- _Goal of the exercise_: Look for the word "delta" in the records, and copy each line where it appears.

[Collected data entries]
*** Block opens ***

indigo:
// fbindct_8bit
module fbindct_8bit #(
  parameter IN_WIDTH = 8,                                  
  parameter INT_BITS = 6,                                  
  parameter FRAC_BITS = 6,                                 
  parameter INTER_WIDTH = IN_WIDTH + INT_BITS + FRAC_BITS, 
  parameter OUT_WIDTH = 20                                 
)(
  input                                        clk,
  input                                        rst,
  input signed [8*IN_WIDTH-1:0]                x_in,         
  input                                        ready_in,     
  input                                        load,         
  output                                       valid_out,    
  output signed [8*OUT_WIDTH-1:0]              y_out         
);
Size in the first run: roughly 3400 cells after synthesis, roughly 440 flip-flops, roughly 230 I/O pins, ~29000 um^2 of cells after synthesis.
Settings: LEC_CHECK=0, ABC_AREA=0, CAP_MARGIN=30, CELL_PAD_IN_SITES_DETAIL_PLACEMENT=0, CORE_MARGIN=4, CORE_UTILIZATION=66, CTS_CLUSTER_SIZE=78, HOLD_SLACK_MARGIN=0.02, MAX_ROUTING_LAYER=met5, SETUP_SLACK_MARGIN=0.04, SLEW_MARGIN=20; clock period 3.67 ns.
run.sh (not shown) runs the stock make flow with config.mk's settings and CLKGATE_MAP_FILE=.
In indigo the implementation completed, yet the final layout does not meet the checks, the culprit being setup timing.
Changes in sierra relative to indigo:
==> flow/config.mk <==
export PLATFORM = sky130hd
export DESIGN_NAME = fbindct_8bit
export DESIGN_NICKNAME = fbindct_8bit
export VERILOG_FILES = /design/flow/design.v
export SDC_FILE = /design/flow/constraint.sdc
export NUM_CORES = 4
export LEC_CHECK = 0
export CAP_MARGIN = 20
export CORE_MARGIN = 2
export CORE_UTILIZATION = 66
export SLEW_MARGIN = 20
==> flow/constraint.sdc <==
create_clock -name core_clock -period 5.07 [get_ports {clk}]
set_input_delay 1.0140 -clock core_clock [delete_from_list [all_inputs] [get_ports {clk}]]
set_output_delay 1.0140 -clock core_clock [all_outputs]
set_load 0.01 [all_outputs]
The faster design of the two is sierra; indigo tops out lower.
Power dissipated in sequential cells delta for sierra relative to indigo: about 27% lower
Ran to the end and failed final checks on setup timing: sierra.
Diff indigo -> sierra: utilization of the core after routing moved down, worst-case setup margin in the final layout increased 2.01 ns, final estimated routing congestion in global placement ~0 delta.
Summary of sierra over indigo: storage element area stayed essentially flat; via total after detailed routing fell by 4549.
### sierra -> xenon
-- flow/config.mk --
<<< sierra, line 10
export CORE_UTILIZATION = 66
export SLEW_MARGIN = 20
>>> xenon, line 10
export CORE_UTILIZATION = 66
export CTS_CLUSTER_DIAMETER = 141
export MAX_ROUTING_LAYER = met4
export SLEW_MARGIN = 20
==> flow/constraint.sdc <==
create_clock -name core_clock -period 3.43 [get_ports {clk}]
set_input_delay 0.6860 -clock core_clock [delete_from_list [all_inputs] [get_ports {clk}]]
set_output_delay 0.6860 -clock core_clock [all_outputs]
set_load 0.01 [all_outputs]
--- outcome ---
Instance tally after logic synthesis essentially unchanged between sierra and xenon.
On average size of a mapped cell, xenon tracks sierra almost exactly.
Taking sierra as the reference, in xenon post-place instance area grew by 2800 um^2, post-placement worst setup slack shrank by 1.63 ns, share of synthesized cell area in and, or, nand and nor gates held steady, post-synthesis share of cell area spent on and-or and or-and gates held steady.
xenon: aborted in global routing (tool error)
Layout checks on sierra: not met. Flow itself completed; violations: setup timing.
Diff xenon..sierra | fraction of registers with async set or reset after synthesis | unchanged
Reported for sierra and xenon, area after synthesis turned out identical to the last digit.
The largest buffer count on any clock path of xenon and that of sierra are within noise of each other.
The post-cts resize count reported for xenon is greater than that of sierra by 600%.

*** Block closes ***

- _Written solution_:
Power dissipated in sequential cells delta for sierra relative to indigo: about 27% lower
Diff indigo -> sierra: utilization of the core after routing moved down, worst-case setup margin in the final layout increased 2.01 ns, final estimated routing congestion in global placement ~0 delta.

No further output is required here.